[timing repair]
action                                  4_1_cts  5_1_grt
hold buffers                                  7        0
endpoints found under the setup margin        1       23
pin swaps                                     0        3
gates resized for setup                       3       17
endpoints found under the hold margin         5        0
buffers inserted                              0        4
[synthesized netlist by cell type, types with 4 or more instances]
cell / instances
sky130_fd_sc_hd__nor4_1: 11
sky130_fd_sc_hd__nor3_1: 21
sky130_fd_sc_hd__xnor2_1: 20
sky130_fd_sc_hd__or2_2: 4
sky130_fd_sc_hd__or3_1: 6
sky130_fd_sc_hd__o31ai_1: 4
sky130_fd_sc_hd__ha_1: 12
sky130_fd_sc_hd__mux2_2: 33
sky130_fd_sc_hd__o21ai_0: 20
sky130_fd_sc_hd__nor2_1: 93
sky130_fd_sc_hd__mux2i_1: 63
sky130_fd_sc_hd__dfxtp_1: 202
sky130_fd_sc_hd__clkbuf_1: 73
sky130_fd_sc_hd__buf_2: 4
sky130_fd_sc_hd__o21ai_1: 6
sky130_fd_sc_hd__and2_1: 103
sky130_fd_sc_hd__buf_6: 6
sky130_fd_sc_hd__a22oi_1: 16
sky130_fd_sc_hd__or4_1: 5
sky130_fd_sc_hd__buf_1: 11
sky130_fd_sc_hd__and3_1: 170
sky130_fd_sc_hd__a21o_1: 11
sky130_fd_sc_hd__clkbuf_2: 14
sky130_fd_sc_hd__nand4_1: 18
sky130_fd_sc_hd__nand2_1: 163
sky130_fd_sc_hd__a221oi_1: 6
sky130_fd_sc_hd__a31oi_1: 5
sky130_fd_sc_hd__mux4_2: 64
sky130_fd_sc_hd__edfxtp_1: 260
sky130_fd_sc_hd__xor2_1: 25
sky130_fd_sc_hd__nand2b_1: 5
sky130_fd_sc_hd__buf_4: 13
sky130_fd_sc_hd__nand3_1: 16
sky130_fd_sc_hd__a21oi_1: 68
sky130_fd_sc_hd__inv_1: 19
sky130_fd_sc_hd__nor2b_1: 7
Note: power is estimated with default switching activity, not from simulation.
[src/rtl/tcz_pkg.sv]
// Shared constants, register map and carrier types of the timer/counter zero unit
package tcz_pkg;

  // ----------------------------------------------------------------
  // Basic widths and types
  // ----------------------------------------------------------------
  localparam int BYTE_W = 8;
  localparam int IRQ_W = 2;

  typedef logic [BYTE_W-1:0] tcz_byte_t;
  typedef logic [IRQ_W-1:0] tcz_irq_t;

  // ----------------------------------------------------------------
  // Register offsets
  // ----------------------------------------------------------------
  localparam tcz_byte_t ADDR_RELOAD = 8'hCD;
  localparam tcz_byte_t ADDR_MODE = 8'hDA;
  localparam tcz_byte_t ADDR_COUNT = 8'hDB;
  localparam tcz_byte_t ADDR_IRQ_STATUS = 8'hDC;
  localparam tcz_byte_t ADDR_IRQ_MASK = 8'hDD;

  // ----------------------------------------------------------------
  // Reset values and counter constants
  // ----------------------------------------------------------------
  localparam tcz_byte_t BYTE_ZERO = 8'h00;
  localparam tcz_byte_t MODE_RESET = 8'h00;
  localparam tcz_byte_t COUNT_RESET = 8'h00;
  localparam tcz_byte_t RELOAD_RESET = 8'h00;
  localparam tcz_byte_t COUNT_MAX = 8'hFF;
  localparam tcz_byte_t COUNT_ZERO = 8'h00;
  localparam tcz_byte_t COUNT_STEP = 8'h01;
  localparam tcz_byte_t PRESC_FULL = 8'hFF;
  localparam tcz_irq_t IRQ_NONE = 2'h0;

  // Interrupt status and mask bit positions
  localparam int IRQ_TIMER_BIT = 0;
  localparam int IRQ_PIN_BIT = 1;

  // Fastest prescale code, divide by two
  localparam logic [2:0] RATE_FASTEST = 3'h7;

  // ----------------------------------------------------------------
  // PWM period boundary masks, selected by {auto_reload, toggle}
  // ----------------------------------------------------------------
  localparam logic [1:0] PWM_SEL_256 = 2'h0;
  localparam logic [1:0] PWM_SEL_64 = 2'h1;
  localparam logic [1:0] PWM_SEL_32 = 2'h2;
  localparam logic [1:0] PWM_SEL_16 = 2'h3;
  localparam tcz_byte_t PWM_MASK_256 = 8'hFF;
  localparam tcz_byte_t PWM_MASK_64 = 8'h3F;
  localparam tcz_byte_t PWM_MASK_32 = 8'h1F;
  localparam tcz_byte_t PWM_MASK_16 = 8'h0F;

  // ----------------------------------------------------------------
  // Mode register layout, bit 7 down to bit 0
  // ----------------------------------------------------------------
  typedef struct packed {
    logic count_enable_bit;
    logic [2:0] prescale_rate_field;
    logic clock_source_select;
    logic auto_reload_enable;
    logic toggle_output_enable;
    logic pwm_output_enable;
  } tcz_mode_t;

  // Register port request
  typedef struct packed {
    tcz_byte_t addr;
    tcz_byte_t wdata;
    logic wr;
    logic rd;
  } tcz_bus_req_t;

endpackage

**********

Your goal
Copy out all lines above holding "margin".

Task result
endpoints found under the setup margin        1       23
endpoints found under the hold margin         5        0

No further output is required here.